## Task description
Lines to return, exactly: from the line with "first, Philips timing" to the line with "word select (async);" in the entries below, both included.

Items from a dataset
--- src/rtl/i2s_slave_tx.sv ---
// i2s_slave_tx: I2S target transmitter, follows external sck/ws and shifts L/R words out on sd_o, MSB first, Philips timing
// Ports: wb_clk_i/wb_rst_i system clock and sync active-high reset; sck_i/ws_i bus clock and word select (async);
//        sd_o serial data; l_data_i/r_data_i/frame_valid_i/frame_ready_o frame input handshake;
//        underrun_o pulse when a left word starts with no frame held; active_o high in LEFT/RIGHT.
// Option: define I2S_TX_UNDERRUN_REPEAT_EN to repeat the last frame on underrun instead of sending zeros.
module i2s_slave_tx #(
   parameter int DATA_W      = 24,
   parameter int SYNC_STAGES = 2
) (
   input  logic              wb_clk_i,
   input  logic              wb_rst_i,
   input  logic              sck_i,
   input  logic              ws_i,
   output logic              sd_o,
   input  logic [DATA_W-1:0] l_data_i,
   input  logic [DATA_W-1:0] r_data_i,
   input  logic              frame_valid_i,
   output logic              frame_ready_o,
   output logic              underrun_o,
   output logic              active_o
);
   localparam logic [1:0] S_IDLE = 2'd0, S_LEFT = 2'd1, S_RIGHT = 2'd2;
   localparam int CNT_W = $clog2(DATA_W + 1);
   logic [SYNC_STAGES-1:0] r_sck_sync, r_ws_sync;
   logic r_sck_prev, r_ws_cur, r_ws_last, r_hold_full, r_underrun;
   logic [1:0] r_state;
   logic [CNT_W-1:0] r_bit_cnt;
   logic [DATA_W-1:0] r_shift, r_act_r, r_hold_l, r_hold_r;
   logic w_sck, w_rise, w_fall, w_start, w_xfer, w_load_r, w_acc;
   logic [DATA_W-1:0] w_new_l, w_new_r;
   assign w_sck    = r_sck_sync[SYNC_STAGES-1];
   assign w_rise   = ~r_sck_prev & w_sck;
   assign w_fall   = r_sck_prev & ~w_sck;
   // ws_cur/ws_last only move on rising edges, so the change flag covers exactly the next falling edge
   assign w_start  = w_fall & (r_ws_cur != r_ws_last);
   assign w_xfer   = w_start & ~r_ws_cur;
   assign w_load_r = w_start & r_ws_cur & (r_state != S_IDLE);
   assign w_acc    = frame_valid_i & ~r_hold_full;
   assign sd_o          = r_shift[DATA_W-1];
   assign frame_ready_o = ~r_hold_full;
   assign underrun_o    = r_underrun;
   assign active_o      = r_state != S_IDLE;
`ifdef I2S_TX_UNDERRUN_REPEAT_EN
   logic [DATA_W-1:0] r_act_l;
   assign w_new_l = r_hold_full ? r_hold_l : r_act_l;
   assign w_new_r = r_hold_full ? r_hold_r : r_act_r;
   always_ff @(posedge wb_clk_i)
      if (wb_rst_i) r_act_l <= '0;
      else if (w_xfer) r_act_l <= w_new_l;
`else
   assign w_new_l = r_hold_full ? r_hold_l : '0;
   assign w_new_r = r_hold_full ? r_hold_r : '0;
`endif
   always_ff @(posedge wb_clk_i) begin
      if (wb_rst_i) begin
         r_sck_sync  <= '0;
         r_ws_sync   <= '0;
         r_sck_prev  <= 1'b0;
         r_ws_cur    <= 1'b0;
         r_ws_last   <= 1'b0;
         r_hold_full <= 1'b0;
         r_underrun  <= 1'b0;
         r_state     <= S_IDLE;
         r_bit_cnt   <= '0;
         r_shift     <= '0;
         r_act_r     <= '0;
         r_hold_l    <= '0;
         r_hold_r    <= '0;
      end else begin
         r_sck_sync  <= {r_sck_sync[SYNC_STAGES-2:0], sck_i};
         r_ws_sync   <= {r_ws_sync[SYNC_STAGES-2:0], ws_i};
         r_sck_prev  <= w_sck;
         if (w_rise) begin
            r_ws_cur  <= r_ws_sync[SYNC_STAGES-1];
            r_ws_last <= r_ws_cur;
         end
         r_underrun  <= w_xfer & ~r_hold_full;
         r_hold_full <= w_acc | (r_hold_full & ~w_xfer);
         if (w_acc) begin
            r_hold_l <= l_data_i;
            r_hold_r <= r_data_i;
         end
         if (w_xfer) begin
            r_act_r   <= w_new_r;
            r_shift   <= w_new_l;
            r_bit_cnt <= '0;
            r_state   <= S_LEFT;
         end else if (w_load_r) begin
            r_shift   <= r_act_r;
            r_bit_cnt <= '0;
            r_state   <= S_RIGHT;
         end else if (w_fall && r_state != S_IDLE) begin
            // past the last data bit the slot is padded with zeros
            r_shift   <= (r_bit_cnt < CNT_W'(DATA_W - 1)) ? {r_shift[DATA_W-2:0], 1'b0} : '0;
            r_bit_cnt <= (r_bit_cnt == CNT_W'(DATA_W)) ? r_bit_cnt : r_bit_cnt + 1'b1;
         end
      end
   end
endmodule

## Answer box
// i2s_slave_tx: I2S target transmitter, follows external sck/ws and shifts L/R words out on sd_o, MSB first, Philips timing
// Ports: wb_clk_i/wb_rst_i system clock and sync active-high reset; sck_i/ws_i bus clock and word select (async);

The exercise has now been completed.